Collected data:
Background: an optimization exercise with open tools, aiming at small area and a short achievable clock period. Do not read the settings as production practice. Function was checked by simulation only, so behaviour that the tests miss may differ from the original. Power and IR drop assume default switching activity.

## router
module router (
        input  wire logic        clk,
        input  wire logic        reset_i,
        input  wire logic [7:0]  location_i,             
        input  wire logic [79:0] flit_i,                 
        input  wire logic [4:0]  valid_i,
        output logic      [4:0]  credit_o,
        output logic      [79:0] flit_o,                 
        output logic      [4:0]  valid_o,
        input  wire logic [4:0]  credit_i
);
        localparam int FIFO_DEPTH = 4;
        logic [79:0] prev;                       
        logic [24:0] req;                        
        logic [39:0] dest;                       
        logic [19:0] cmp;                        
        noc_pkg::port_vec_t   nonempty;
        noc_pkg::port_vec_t   credit_avail;
        logic [24:0] grant;
        logic [24:0] last;
        noc_pkg::port_vec_t   send;
        noc_pkg::port_vec_t   pop;
        for (genvar p = 0; p < noc_pkg::NUM_PORTS; p++) begin : g_port
                logic [7:0]         dest_p;
                logic               nonempty_p;
                noc_pkg::port_vec_t req_p;
                input_fifo #(
                        .FIFO_DEPTH (FIFO_DEPTH)
                ) u_fifo (
  ...
Size in the first run: roughly 2400 cells after synthesis, ~400 flip-flops, about 190 I/O pins.
Settings: LEC_CHECK=0, ABC_AREA=1, CAP_MARGIN=20, CORE_MARGIN=2, CORE_UTILIZATION=55, CTS_BUF_LIST=sky130_fd_sc_hd__clkbuf_8, CTS_CLUSTER_DIAMETER=50, CTS_CLUSTER_SIZE=16, PLACE_DENSITY=0.75, SETUP_SLACK_MARGIN=3.0, SLEW_MARGIN=20; clock period 8.0 ns.
standard.sh (not shown) runs the stock make flow with config.mk's settings and CLKGATE_MAP_FILE= SYNTH_SCRIPT=/design/flow/synth_recipe.tcl, a recipe that flattens the netlist after the stock synthesis.
==> flow/flow/run.sh <==
#!/bin/bash
# Standard layout, with these changes to how it is made:
# - the smallest buffer on every port instead of the flow's default pick;
# - global routing steered off the lowest layers (fastroute.tcl);
# - no half-adder cells, so the compare logic goes through abc as plain gates.
set -euo pipefail
here=$(cd "$(dirname "${BASH_SOURCE[0]}")" && pwd)
export BUFFER_PORTS_ARGS="-buffer_cell sky130_fd_sc_hd__buf_1"
export FASTROUTE_TCL="$here/fastroute.tcl"

# The platform's don't-use list, plus the half adders.
dont_use="sky130_fd_sc_hd__probe_p_8 sky130_fd_sc_hd__probec_p_8 sky130_fd_sc_hd__lpflow_bleeder_1"
for n in 1 16 2 4 8; do
  dont_use+=" sky130_fd_sc_hd__lpflow_clkbufkapwr_$n sky130_fd_sc_hd__lpflow_clkinvkapwr_$n"
done
for n in 12 3 4 6 8; do dont_use+=" sky130_fd_sc_hd__lpflow_decapkapwr_$n"; done
dont_use+=" sky130_fd_sc_hd__lpflow_inputiso0n_1 sky130_fd_sc_hd__lpflow_inputiso0p_1"
dont_use+=" sky130_fd_sc_hd__lpflow_inputiso1n_1 sky130_fd_sc_hd__lpflow_inputiso1p_1"
dont_use+=" sky130_fd_sc_hd__lpflow_inputisolatch_1"
for n in 1 16 2 4 8; do dont_use+=" sky130_fd_sc_hd__lpflow_isobufsrc_$n"; done
dont_use+=" sky130_fd_sc_hd__lpflow_isobufsrckapwr_16"
for n in 1 2 4; do dont_use+=" sky130_fd_sc_hd__lpflow_lsbuf_lh_hl_isowell_tap_$n"; done
dont_use+=" sky130_fd_sc_hd__lpflow_lsbuf_lh_isowell_4"
for n in 1 2 4; do dont_use+=" sky130_fd_sc_hd__lpflow_lsbuf_lh_isowell_tap_$n"; done
dont_use+=" sky130_fd_sc_hd__ha_1 sky130_fd_sc_hd__ha_2 sky130_fd_sc_hd__ha_4"

sed -e "s|\"\${@:-finish}\"|DONT_USE_CELLS='$dont_use' \"\${@:-finish}\"|" standard.sh > standard_noha.sh
bash standard_noha.sh > standard_flow.log 2>&1
==> flow/flow/fastroute.tcl <==
# Global routing resources: keep more of met1 and met2 free for pin access
# and push longer routes up to met3 and met4.
set_global_routing_layer_adjustment met1 0.45
set_global_routing_layer_adjustment met2 0.35
set_global_routing_layer_adjustment met3-met5 0.15

set_routing_layers -clock met3-met5
set_routing_layers -signal met1-met5
The baseline completed with no timing, DRC or antenna violations.
Background: an optimization exercise with open tools, aiming at small area. Do not read the settings as production practice.
Function was checked by simulation only, so behaviour that the tests miss may differ from the original.
Power is estimated from default activity; no workload was simulated.

## flow/run.sh

```bash
#!/bin/bash
# synth_recipe.tcl (not shown) runs the flow's synth.tcl, then flattens the netlist and writes it again
# the make line also repeats each setting of config.mk as NAME=value (left out here)
make -C /OpenROAD-flow-scripts/flow DESIGN_CONFIG=/design/flow/config.mk WORK_HOME=/design/flow/orfs CLKGATE_MAP_FILE= SYNTH_SCRIPT=/design/flow/synth_recipe.tcl finish
```

## flow/config.mk

```make
export PLATFORM = sky130hd
export DESIGN_NAME = id_stage_scoreboard
export DESIGN_NICKNAME = id_stage_scoreboard
export VERILOG_FILES = /design/flow/design.v
export SDC_FILE = /design/flow/constraint.sdc
export NUM_CORES = 4
export LEC_CHECK = 0
export CAP_MARGIN = 20
export CORE_MARGIN = 2
export CORE_UTILIZATION = 40
export SLEW_MARGIN = 20
```

## flow/constraint.sdc

```tcl
create_clock -name core_clock -period 5.0 [get_ports {i_clk}]
set_input_delay 1.0000 -clock core_clock [delete_from_list [all_inputs] [get_ports {i_clk}]]
set_output_delay 1.0000 -clock core_clock [all_outputs]
set_load 0.01 [all_outputs]
```

## flow/design.v

```verilog
module id_stage_scoreboard #(
    parameter int LEN         = 32,
    parameter int NB_ADDR     = 5,
    parameter int NB_CTRL_EX  = 6,
    parameter int NB_CTRL_M   = 9,
    parameter int NB_CTRL_WB  = 2,
    parameter int MEMREAD_BIT = 1,
    parameter int LOAD_LAT    = 1,
    parameter int NB_CNT      = 16
) (
    input  logic                  i_clk,
    input  logic                  i_rst,
    input  logic                  i_valid,
    input  logic [LEN-1:0]        i_PC,
    input  logic [LEN-1:0]        i_instruction,
    input  logic [NB_CTRL_EX-1:0] i_ctrl_ex,
    input  logic [NB_CTRL_M-1:0]  i_ctrl_mem,
    input  logic [NB_CTRL_WB-1:0] i_ctrl_wb,
    input  logic                  i_uses_rs,
    input  logic                  i_uses_rt,
    input  logic [NB_ADDR-1:0]    i_dest_reg,
    input  logic                  i_flush,
    input  logic                  i_RegWrite,
    input  logic [NB_ADDR-1:0]    i_write_reg,
    input  logic [LEN-1:0]        i_write_data,
    output logic                  o_stall,
    output logic                  o_valid_ex,
    output logic [LEN-1:0]        o_PC,
    output logic [LEN-1:0]        o_read_data_1,
    output logic [LEN-1:0]        o_read_data_2,
    output logic [LEN-1:0]        o_imm_ext,
    output logic [NB_ADDR-1:0]    o_rs,
    output logic [NB_ADDR-1:0]    o_rt,
    output logic [NB_ADDR-1:0]    o_rd,
    output logic [NB_CTRL_EX-1:0] o_ctrl_ex_bus,
    output logic [NB_CTRL_M-1:0]  o_ctrl_mem_bus,
    output logic [NB_CTRL_WB-1:0] o_ctrl_wb_bus,
    output logic [NB_CNT-1:0]     o_stall_count
);
    localparam int NREG = 2 ** NB_ADDR;
    function automatic logic [NB_CNT-1:0] sat_inc(input logic [NB_CNT-1:0] cnt);
        sat_inc = (&cnt) ? cnt : cnt + 1'b1;
    endfunction
    function automatic logic signed [LEN-1:0] sign_ext16(input logic signed [15:0] v);
        sign_ext16 = {{(LEN-16){v[15]}}, v};
    endfunction
    logic [NB_ADDR-1:0]    rs_p0, rt_p0;
    logic signed [15:0]    imm_p0;
    logic signed [LEN-1:0] imm_ext_p0;
    logic [LEN-1:0]        rd1_p0, rd2_p0;
    logic                  ld_p0, issue_p0, rs_hit_p0, rt_hit_p0;
    logic                  unused_opcode;
    logic [LEN-1:0]        regs [NREG];
    logic [LOAD_LAT-1:0]   sb_v;
    logic [NB_ADDR-1:0]    sb_reg [LOAD_LAT];
    assign rs_p0         = NB_ADDR'(i_instruction[25:21]);
    assign rt_p0         = NB_ADDR'(i_instruction[20:16]);
    assign imm_p0        = i_instruction[15:0];
    assign imm_ext_p0    = sign_ext16(imm_p0);
    assign ld_p0         = i_ctrl_mem[MEMREAD_BIT];
    assign unused_opcode = ^i_instruction[31:26];
    always_comb begin
        rd1_p0 = '0;
        rd2_p0 = '0;
        if (rs_p0 != '0)
            rd1_p0 = (i_RegWrite && i_write_reg == rs_p0) ? i_write_data : regs[rs_p0];
        if (rt_p0 != '0)
            rd2_p0 = (i_RegWrite && i_write_reg == rt_p0) ? i_write_data : regs[rt_p0];
    end
    always_comb begin
        rs_hit_p0 = 1'b0;
        rt_hit_p0 = 1'b0;
        for (int k = 0; k < LOAD_LAT; k++) begin
            if (sb_v[k] && sb_reg[k] == rs_p0) rs_hit_p0 = 1'b1;
            if (sb_v[k] && sb_reg[k] == rt_p0) rt_hit_p0 = 1'b1;
        end
    end
    assign o_stall  = i_valid & ~i_flush &
                      ((i_uses_rs & (rs_p0 != '0) & rs_hit_p0) |
                       (i_uses_rt & (rt_p0 != '0) & rt_hit_p0));
    assign issue_p0 = i_valid & ~i_flush & ~o_stall;
    always_ff @(posedge i_clk or posedge i_rst) begin
        if (i_rst) begin
            for (int i = 0; i < NREG; i++) regs[i] <= '0;
        end else if (i_RegWrite && i_write_reg != '0) begin
            regs[i_write_reg] <= i_write_data;
        end
    end
    always_ff @(posedge i_clk or posedge i_rst) begin
        if (i_rst) begin
            sb_v <= '0;
            for (int k = 0; k < LOAD_LAT; k++) sb_reg[k] <= '0;
        end else begin
            for (int k = 1; k < LOAD_LAT; k++) begin
                sb_v[k]   <= sb_v[k-1];
                sb_reg[k] <= sb_reg[k-1];
            end
            if (issue_p0 && ld_p0 && i_dest_reg != '0) begin
                sb_v[0]   <= 1'b1;
                sb_reg[0] <= i_dest_reg;
            end else begin
                sb_v[0]   <= 1'b0;
                sb_reg[0] <= '0;
            end
        end
    end
    always_ff @(posedge i_clk or posedge i_rst) begin
        if (i_rst)        o_stall_count <= '0;
        else if (o_stall) o_stall_count <= sat_inc(o_stall_count);
    end
    logic                  vld_p1;
    logic [LEN-1:0]        pc_p1, rd1_p1, rd2_p1;
    logic signed [LEN-1:0] imm_p1;
    logic [NB_ADDR-1:0]    rs_p1, rt_p1, rd_p1;
    logic [NB_CTRL_EX-1:0] ctrl_ex_p1;
    logic [NB_CTRL_M-1:0]  ctrl_mem_p1;
    logic [NB_CTRL_WB-1:0] ctrl_wb_p1;
    always_ff @(posedge i_clk or posedge i_rst) begin
        if (i_rst) begin
            vld_p1      <= 1'b0;
            pc_p1       <= '0;
            rd1_p1      <= '0;
            rd2_p1      <= '0;
            imm_p1      <= '0;
            rs_p1       <= '0;
            rt_p1       <= '0;
            rd_p1       <= '0;
            ctrl_ex_p1  <= '0;
            ctrl_mem_p1 <= '0;
            ctrl_wb_p1  <= '0;
        end else if (issue_p0) begin
            vld_p1      <= 1'b1;
            pc_p1       <= i_PC;
            rd1_p1      <= rd1_p0;
            rd2_p1      <= rd2_p0;
            imm_p1      <= imm_ext_p0;
            rs_p1       <= rs_p0;
            rt_p1       <= rt_p0;
            rd_p1       <= i_dest_reg;
            ctrl_ex_p1  <= i_ctrl_ex;
            ctrl_mem_p1 <= i_ctrl_mem;
            ctrl_wb_p1  <= i_ctrl_wb;
        end else begin
            vld_p1      <= 1'b0;
            pc_p1       <= '0;
            rd1_p1      <= '0;
            rd2_p1      <= '0;
            imm_p1      <= '0;
            rs_p1       <= '0;
            rt_p1       <= '0;
            rd_p1       <= '0;
            ctrl_ex_p1  <= '0;
            ctrl_mem_p1 <= '0;
            ctrl_wb_p1  <= '0;
        end
    end
    assign o_valid_ex     = vld_p1;
    assign o_PC           = pc_p1;
    assign o_read_data_1  = rd1_p1;
    assign o_read_data_2  = rd2_p1;
    assign o_imm_ext      = imm_p1;
    assign o_rs           = rs_p1;
    assign o_rt           = rt_p1;
    assign o_rd           = rd_p1;
    assign o_ctrl_ex_bus  = ctrl_ex_p1;
    assign o_ctrl_mem_bus = ctrl_mem_p1;
    assign o_ctrl_wb_bus  = ctrl_wb_p1;
endmodule
```

==> run notes <==
-- path summary, 6_finish.rpt --
| path | slack (ns) | to | depth (start not counted) |
|---|---|---|---|
| min reg2reg | 0.50 | o_stall_count[5] | 1 |
| max in group asynchronous | 2.90 | regs[30][21] | 3 |
| max | 0.33 | o_stall | 8 |
| max reg2reg | 2.27 | rd2_p1[12] | 10 |
| min in group asynchronous | 0.73 | regs[18][1] | 2 |
| min | 0.50 | o_stall_count[5] | 1 |
-- metrics by stage --
stage          instances  total power, uW  utilization  hold slack [ns]
2_1_floorplan       4708            14600            -            0.483
3_3_place_gp        6786            16300        0.451            0.490
3_5_place_dp        6787            16400        0.451            0.500
4_1_cts             7027            26500        0.483            0.513
5_1_grt             7033            27400        0.483            0.532
6_report            7064            26800        0.484            0.505
-- cell families after synthesis --
kind of cell,Yosys count,share of synthesized area
and+or+nand+nor,959,0.0896
adders and majority gates,1,0.000221
AOI/OAI and AO/OA,983,0.134
buffers and inverters,465,0.0394
muxes,1106,0.219
DFF,1159,0.513
xor gates and xnor gates,35,0.00542
-- cells in the final DEF, fill, tap and decap left out, types with 14 or more instances in the layout --
cell,n
nor2_4,72
a32oi_1,27
buf_4,295
nand2_1,156
mux2_2,1011
clkbuf_1,26
a221oi_1,89
nor4_1,49
a21oi_1,52
clkbuf_16,139
nand2b_1,18
buf_2,25
xnor2_1,14
nor2_1,123
buf_12,58
nor2b_1,17
and2_1,88
clkinv_2,22
nand3_1,89
nor3_1,119
diode_2,34
and3_1,18
nand4_1,119
dfrtp_1,1159
a22oi_1,568
o21ai_0,27
xor2_1,21
mux2i_1,80
a211oi_1,18
clkdlybuf4s50_1,270
a22o_1,93
a222oi_1,18
clkbuf_8,24
-- power by group through the flow --
stage               Combinational (uW)  Clock (uW)  Sequential [uW]
floorplan                         2460           0            12100
global placement                  3660           0            12600
detailed placement                3750           0            12700
CTS                               3770       10200            12500
global route                      4040       10600            12700
finish                            3890       10200            12700
-- per-layer routing --
| metal | share of wire | vias up | global-route usage |
|---|---|---|---|
| met5 | 0.0010 | - | 0.00992 |
| met4 | 0.095 | 26 | 0.303 |
| met3 | 0.16 | 1888 | 0.199 |
| met2 | 0.39 | 5401 | 0.547 |
| met1 | 0.35 | 25800 | 0.504 |
| li1 | - | 18600 | - |
-- area by class of cell --
| type | count | area share |
|---|---|---|
| Antenna cell | 34 | 0.00125 |
| Clock buffer | 189 | 0.0573 |
| Timing Repair Buffer | 652 | 0.0924 |
| Clock inverter | 51 | 0.00852 |
| Sequential cell | 1159 | 0.425 |
| Multi-Input combinational cell | 3084 | 0.380 |
| Tap cell | 1890 | 0.0347 |
| Inverter | 5 | 0.000330 |
-- critical path, stage by stage --
cell and delay, ns:
buf_2 0.19, nor3_2 0.95, nand2_1 0.32, and4_1 0.29, o21a_1 0.20, nand3b_1 0.17, inv_1 0.07, clkdlybuf4s50_1 0.49
==> key figures <==
Run status
  – Outcome: complete, no violations

Place
  – Final Wtd Congestion: 1.05
  – HPWL after DPL: 191 mm
  – Pre-CTS setup slack: 0.540 ns
  – Dpl cell area: 0.0636 mm2
  – IO Port Bufs: 301

Synthesis
  – Count leader, synth: dfrtp_1
  – Most common library cells after synthesis: dfrtp_1, mux2_2, a22oi_1, buf_2, clkbuf_1
  – Top cell type's share of synthesized area: 0.513
  – Ys async rst share: 1.00
  – Netlist cell types: 76
  – Top post-synthesis cells by area: dfrtp_1, mux2_2, a22oi_1
  – Main flop type after synthesis: dfrtp_1
  – Syn Nets: 4839
  – Post-synthesis sequential area ratio: 0.513
  – Synthesized area: 0.0566 mm2
  – Post-Synthesis Cells: 4708
  – Synthesized area per cell: approximately 12 um2
  – Post-synth EDFFs: 0
  – Synth warn: 3
  – Synthesized flop and latch total: 1159
  – Post-synth top area cell: dfrtp_1

Pwr
  – Switching power: 7910 uW
  – VDD IR max: between 0.0002 and 0.0003 V
  – Internal power: about 19000 uW
  – Pleak: 0.0294 uW
  – Gate power share: 0.145
  – Seq pwr share: 0.473
  – Clk pwr share: 0.382
  – Switching part of the total: 0.296
  – PwrDens: 393 mW/mm2

GRT
  – Largest net degree at the start of global routing: 141
  – GRT Util Overall: 0.409
  – Initial antenna violation count: 31
  – GRT overflow: 0
  – First-pass GRT wire length: 412 mm
  – Number of global-route vias before repair: 48.8k

Min path
  – Hold_sp: o_stall_count[5]
  – Hold/Removal Path Class: register to register

Worst setup path
  – Critical path endpoint category: output port
  – Worst setup startpoint: i_instruction[19]
  – Startpoint Class: input port
  – Crit Path Class: input port to output port
  – Crit-path max FO: 6
  – WP data arrival: approximately 3.7 ns
  – Critical Path RT: 4.00 ns
  – Reg2reg start: sb_reg[0][4]

Clock network
  – CTS tree: done
  – Clock Tree Root: clkbuf_16
  – Htree depth: 4
  – CTS Buffer Depth: 3
  – Number of post-CTS setup repair buffers: 0
  – Post-CTS Resized: 0
  – Clock sink total: roughly 1.2k
  – Cts bufs inserted: 134
  – CTS hold repair buffers: 0
  – Clk Latency, worst-skew pair: 0.82 ns
  – Worst-path clk slew: 0.06 ns

Floorplanning
  – Die Width: ~380 um
  – Die height: 380 um
  – Initial Utilization: 0.402
  – Die area: 0.144 mm2
  – Placement row count: around 140
  – Ports: approximately 310
  – CORE AREA: 0.141 mm2

STA
  – Sum Neg Setup Slack: 0 ns
  – Worst slew pin tran: 1.31 ns
  – Max Freq: 214 MHz
  – Final period util: 0.934
  – Final Hold Viols: 0
  – Setup slack after layout: 0.330 ns
  – Clk_skew: 0.0328 ns
  – Crit path time final: 4.67 ns
  – Max Slew Vio Count: 0
  – Final setup fails: 0
  – Rel. slew slack: 0.122
  – RSZ-0062 raised after global routing: false

Drt
  – Vias per cell: 7.31
  – Post-route ant nets: 0
  – Drt wl/cell: 42.9 um
  – Via count: about 52k
  – DR DRC count: 0
  – Final WL: 303 mm
  – First-pass iteration count of the detailed router: 13
  – Drt initial violations: 10.4k

Layout
  – Proportion of layout cells with a drive suffix above 1: 0.337
  – Layout Area Growth over Synthesis: 20.5%
  – FILL cells: approximately 13k
  – Max reg flops: about 990
  – Layout Nets: 5167
  – Biggest register: regs
  – Sequential cell area: 0.0290 mm2
  – Multi-input logic area: 0.0259 mm2
  – Post-route cell area: 0.0682 mm2

Job
  – Max_cap viols: 0

[port drivers added, routing unchanged]
Ports are ideal in the flow. The routed layout listed here was re-timed in OpenROAD. Step 1 assumes that a clkbuf_16 drives the clock port and a buf_2 every other input. Step 2, shift: input delay + t, output delay - t, t = (earliest + latest rising clock arrival at the registers) / 2. This alone moves slack from input paths to output paths. a / b / c = ideal ports / drivers / drivers and shift; a / b = the first two.
shift t [ns]: 0.881
setup slack, ns: 0.330 / 0.294 / 0.294
hold WS [ns]: 0.505 / 0.505 / 0.505
pins driven straight from the clock port: 1
After both steps this run still meets setup and hold. For this run, drivers alone change the setup slack by -0.036 ns; drivers and shift together by -0.036 ns.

**EXERCISE**. Return each line above where the word "Number" shows up.

**RESULT**.
  – Number of global-route vias before repair: 48.8k
  – Number of post-CTS setup repair buffers: 0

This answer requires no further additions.